Lehman sues Barclays over windfall profit
LONDON (Reuters) - Lawyers for Lehman Brothers Holdings Inc (LEHMQ.PK) have filed a lawsuit against Barclays Capital (BARC.L) to claw back billions of dollars of excess profit from last year's purchase of Lehman's U.S. brokerage business, court documents showed.
The lawsuit followed claims by Lehman lawyers in September that BarCap, the investment bank arm of Barclays Plc, received an $8.2 billion (4.9 billion pound) "windfall profit" from excess assets it took control of in the fire sale of Lehman's U.S. brokerage business in September 2008.
"The windfall to Barclays was not disclosed to the Court, the Lehman Boards or Lehman's lawyers so as to allow the transfer to Barclays of billions of dollars in excess assets, without consideration, in a manner designed to avoid judicial, corporate and creditor oversight," Lehman said in a court filing on Monday.
A spokesman for BarCap in New York declined to comment.
In the lawsuit, Lehman requested the court to order Barclays to "disgorge to Lehman any ill-gotten gains it obtained" and pay punitive damages.

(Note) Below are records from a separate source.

**src/rtl/pre_if_stage_pkg.sv**
```systemverilog
// Shared pipeline definitions for the PC-generation (pre-IF) stage and the
// fetch stage that consumes its output bundle.
package pre_if_stage_pkg;

  localparam logic [31:0] DEFAULT_RESET_PC = 32'h8000_0000;

  typedef enum logic [1:0] {
    ST_BOOT = 2'd0,
    ST_RUN  = 2'd1,
    ST_HALT = 2'd2
  } pre_if_state_e;

  // pre-IF -> IF bundle; the fetch stage input port reuses this type.
  typedef struct packed {
    logic [31:0] pc;
  } toif_bits_t;

  // Redirect targets are always word aligned.
  function automatic logic [31:0] align_target(input logic [31:0] target);
    return {target[31:2], 2'b00};
  endfunction

endpackage

```
**src/rtl/pre_if_stage_if.sv**
```systemverilog
// pre-IF -> IF handshake plus the instruction SRAM request bus driven by the
// PC-generation stage.
interface pre_if_stage_if;
  import pre_if_stage_pkg::*;

  logic        toif_valid;
  logic        toif_ready;
  toif_bits_t  toif_bits;
  logic        inst_sram_en;
  logic        inst_sram_wr;
  logic [31:0] inst_sram_addr;
  logic [31:0] inst_sram_wdata;
  logic [3:0]  inst_sram_wstrb;

  modport master (
    output toif_valid,
    output toif_bits,
    output inst_sram_en,
    output inst_sram_wr,
    output inst_sram_addr,
    output inst_sram_wdata,
    output inst_sram_wstrb,
    input  toif_ready
  );

  modport slave (
    input  toif_valid,
    input  toif_bits,
    input  inst_sram_en,
    input  inst_sram_wr,
    input  inst_sram_addr,
    input  inst_sram_wdata,
    input  inst_sram_wstrb,
    output toif_ready
  );

endinterface

```
**src/rtl/pre_if_stage.sv**
```systemverilog
// PC-generation stage: holds the fetch PC, issues the SRAM read address one
// cycle ahead, applies trap/branch redirects and stops on halt.
module pre_if_stage
  import pre_if_stage_pkg::*;
#(
  parameter logic [31:0] RESET_PC = DEFAULT_RESET_PC
) (
  input  logic                  clock,
  input  logic                  reset,
  pre_if_stage_if.master        toif,
  input  logic                  br_valid,
  input  logic [31:0]           br_target,
  input  logic                  trap_valid,
  input  logic [31:0]           trap_target,
  input  logic                  halt_valid,
  output logic [31:0]           fetch_cnt
);

  pre_if_state_e state_q, state_d;
  logic [31:0]   pc_q;
  logic [31:0]   next_pc;
  logic [31:0]   fetch_cnt_q;
  logic          valid_c;
  logic          sram_en_c;
  logic          fire;

  // Next-state, next_pc mux and output decode; reset forces valid/enable low.
  always_comb begin
    state_d   = state_q;
    next_pc   = pc_q;
    valid_c   = 1'b0;
    sram_en_c = 1'b0;
    fire      = 1'b0;
    case (state_q)
      ST_BOOT: begin
        sram_en_c = 1'b1;
        state_d   = ST_RUN;
      end
      ST_RUN: begin
        valid_c   = 1'b1;
        sram_en_c = 1'b1;
        fire      = toif.toif_ready;
        if (trap_valid)    next_pc = align_target(trap_target);
        else if (br_valid) next_pc = align_target(br_target);
        else if (fire)     next_pc = pc_q + 32'd4;
        if (halt_valid)    state_d = ST_HALT;
      end
      ST_HALT: begin
        state_d = ST_HALT;
      end
      default: begin
        state_d = ST_BOOT;
      end
    endcase
    if (!reset) begin
      valid_c   = 1'b0;
      sram_en_c = 1'b0;
      fire      = 1'b0;
    end
  end

  // State, PC and accepted-PC counter registers.
  always_ff @(posedge clock) begin
    if (!reset) begin
      state_q     <= ST_BOOT;
      pc_q        <= RESET_PC;
      fetch_cnt_q <= '0;
    end else begin
      state_q <= state_d;
      pc_q    <= next_pc;
      if (fire) fetch_cnt_q <= fetch_cnt_q + 32'd1;
    end
  end

  assign toif.toif_valid      = valid_c;
  assign toif.toif_bits.pc    = pc_q;
  assign toif.inst_sram_en    = sram_en_c;
  assign toif.inst_sram_wr    = 1'b0;
  assign toif.inst_sram_addr  = next_pc;
  assign toif.inst_sram_wdata = '0;
  assign toif.inst_sram_wstrb = '0;
  assign fetch_cnt            = fetch_cnt_q;

endmodule

```
**src/flat_wrapper.sv**
```systemverilog
// flat-port wrapper written by rule: the top's interface ports become plain ports
module pre_if_stage_flat import pre_if_stage_pkg::*;
#(
  parameter logic [31:0] RESET_PC = DEFAULT_RESET_PC
)
  (clock, reset, br_valid, br_target, trap_valid, trap_target, halt_valid, fetch_cnt, toif_toif_valid, toif_toif_bits, toif_inst_sram_en, toif_inst_sram_wr, toif_inst_sram_addr, toif_inst_sram_wdata, toif_inst_sram_wstrb, toif_toif_ready);
  pre_if_stage_if toif_i ();
  input  logic clock;
  input  logic reset;
  input  logic br_valid;
  input  logic [31:0] br_target;
  input  logic trap_valid;
  input  logic [31:0] trap_target;
  input  logic halt_valid;
  output logic [31:0] fetch_cnt;
  output wire logic [$bits(toif_i.toif_valid)-1:0] toif_toif_valid;
  output wire logic [$bits(toif_i.toif_bits)-1:0] toif_toif_bits;
  output wire logic [$bits(toif_i.inst_sram_en)-1:0] toif_inst_sram_en;
  output wire logic [$bits(toif_i.inst_sram_wr)-1:0] toif_inst_sram_wr;
  output wire logic [$bits(toif_i.inst_sram_addr)-1:0] toif_inst_sram_addr;
  output wire logic [$bits(toif_i.inst_sram_wdata)-1:0] toif_inst_sram_wdata;
  output wire logic [$bits(toif_i.inst_sram_wstrb)-1:0] toif_inst_sram_wstrb;
  input wire logic [$bits(toif_i.toif_ready)-1:0] toif_toif_ready;
  assign toif_toif_valid = toif_i.toif_valid;
  assign toif_toif_bits = toif_i.toif_bits;
  assign toif_inst_sram_en = toif_i.inst_sram_en;
  assign toif_inst_sram_wr = toif_i.inst_sram_wr;
  assign toif_inst_sram_addr = toif_i.inst_sram_addr;
  assign toif_inst_sram_wdata = toif_i.inst_sram_wdata;
  assign toif_inst_sram_wstrb = toif_i.inst_sram_wstrb;
  assign toif_i.toif_ready = toif_toif_ready;
  pre_if_stage #(.RESET_PC(RESET_PC)) u_core (.clock(clock), .reset(reset), .toif(toif_i), .br_valid(br_valid), .br_target(br_target), .trap_valid(trap_valid), .trap_target(trap_target), .halt_valid(halt_valid), .fetch_cnt(fetch_cnt));
endmodule
```
**config.mk**
```make
export PLATFORM = sky130hd
export DESIGN_NAME = pre_if_stage_flat
export DESIGN_NICKNAME = d
export VERILOG_FILES = /design/src/rtl/pre_if_stage_pkg.sv /design/src/rtl/pre_if_stage_if.sv /design/src/rtl/pre_if_stage.sv /design/src/flat_wrapper.sv
export SDC_FILE = /design/constraint.sdc
export NUM_CORES = 1
export LEC_CHECK = 0
export CAP_MARGIN = 20
export CORE_UTILIZATION = 42
export CTS_CLUSTER_DIAMETER = 50
export DETAILED_ROUTE_END_ITERATION = 8
export PLACE_DENSITY = 0.82
export SYNTH_ARGS = -nofsm -noshare
export SYNTH_HDL_FRONTEND = slang
export SYNTH_SLANG_ARGS = --single-unit
```
**constraint.sdc**
```tcl
create_clock -name clock -period 2.7 [get_ports clock]
set_clock_uncertainty 0.2 [all_clocks]
set_input_delay 0.27 -clock clock [delete_from_list [all_inputs] [get_ports clock]]
set_output_delay 0.27 -clock clock [all_outputs]
set_load 0.03 [all_outputs]
```
==> results of run 1 <==
[kinds of logic after synthesis]
family | count (synthesis) | share of synthesized area, %
and+or+nand+nor | 249 | 30.5
buffers and inverters | 84 | 11.3
other | 1 | 0.0855
adders and majority gates | 5 | 1.43
muxes | 10 | 2.34
xor gates and xnor gates | 22 | 4.39
DFF | 66 | 30.1
AOI/OAI and AO/OA | 118 | 19.9
[power by group through the flow]
stage | clock (W) | sequential, W | combinational, W
3_3_place_gp | 0 | 0.00118 | 0.00249
6_report | 0.000866 | 0.00119 | 0.00285
3_5_place_dp | 0 | 0.00119 | 0.00254
5_1_grt | 0.000918 | 0.00120 | 0.00298
2_1_floorplan | 0 | 0.00141 | 0.00119
4_1_cts | 0.000875 | 0.00117 | 0.00270
[path summary, 6_finish.rpt]
| kind | endpoint | slack, ps | cells after the start | startpoint |
|---|---|---|---|---|
| setup / recovery | toif_inst_sram_addr[25] | -70 | 7 | br_valid |
| hold / removal | u_core.fetch_cnt[31]$_SDFFE_PN0P_ | 270 | 1 | u_core.fetch_cnt[31]$_SDFFE_PN0P_ |
| setup reg to reg | u_core.fetch_cnt[31]$_SDFFE_PN0P_ | 230 | 9 | u_core.state_q[1]$_SDFFE_PN0P_ |
| hold reg to reg | u_core.fetch_cnt[31]$_SDFFE_PN0P_ | 270 | 1 | u_core.fetch_cnt[31]$_SDFFE_PN0P_ |
[state kept, by name, summed over array words and instances, names as in the netlist]
name and count:
u_core.state_q 2, u_core.toif.toif_bits 32, u_core.fetch_cnt 32
[per-layer routing]
layer	routed length (µm)	GRT usage (%)	part of all wire (%)	vias to the layer above
met5	0	0	0	-
met4	566	11.4	3.4	0
met3	1510	6.83	9.0	61
met2	8100	47.6	48	342
met1	6670	34.8	40	2551
li1	-	-	-	2488
[stage by stage]
| stage | total power (W) | hold WS (ps) | setup WS, ps | setup TNS (ps) |
|---|---|---|---|---|
| finish | 0.00491 | 272 | -66.2 | -218 |
| global route | 0.00510 | 307 | -137 | -672 |
| CTS | 0.00475 | 274 | -145 | -265 |
| detailed placement | 0.00373 | 261 | -433 | -2730 |
| global placement | 0.00367 | 255 | -436 | -1980 |
| floorplan | 0.00260 | 260 | -0.465 | -0.465 |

Lehman's bankruptcy on September 15, 2008, was the largest U.S. bankruptcy in history. Its flagship U.S. brokerage business was sold to Barclays less than a week later in a hurriedly assembled deal.
The charges come after Lehman received approval in June to probe whether Barclays got "too good of a deal" when it bought Lehman's brokerage business, as the British bank was able to quickly book a $4.2 billion gain on its $1.75 billion purchase.
Barclays said at the time that it did not expect the probe to result in any additional claims.
The case is In re: Lehman Brothers Holdings Inc, U.S. Bankruptcy Court, Southern District of New York, No. 08-13555.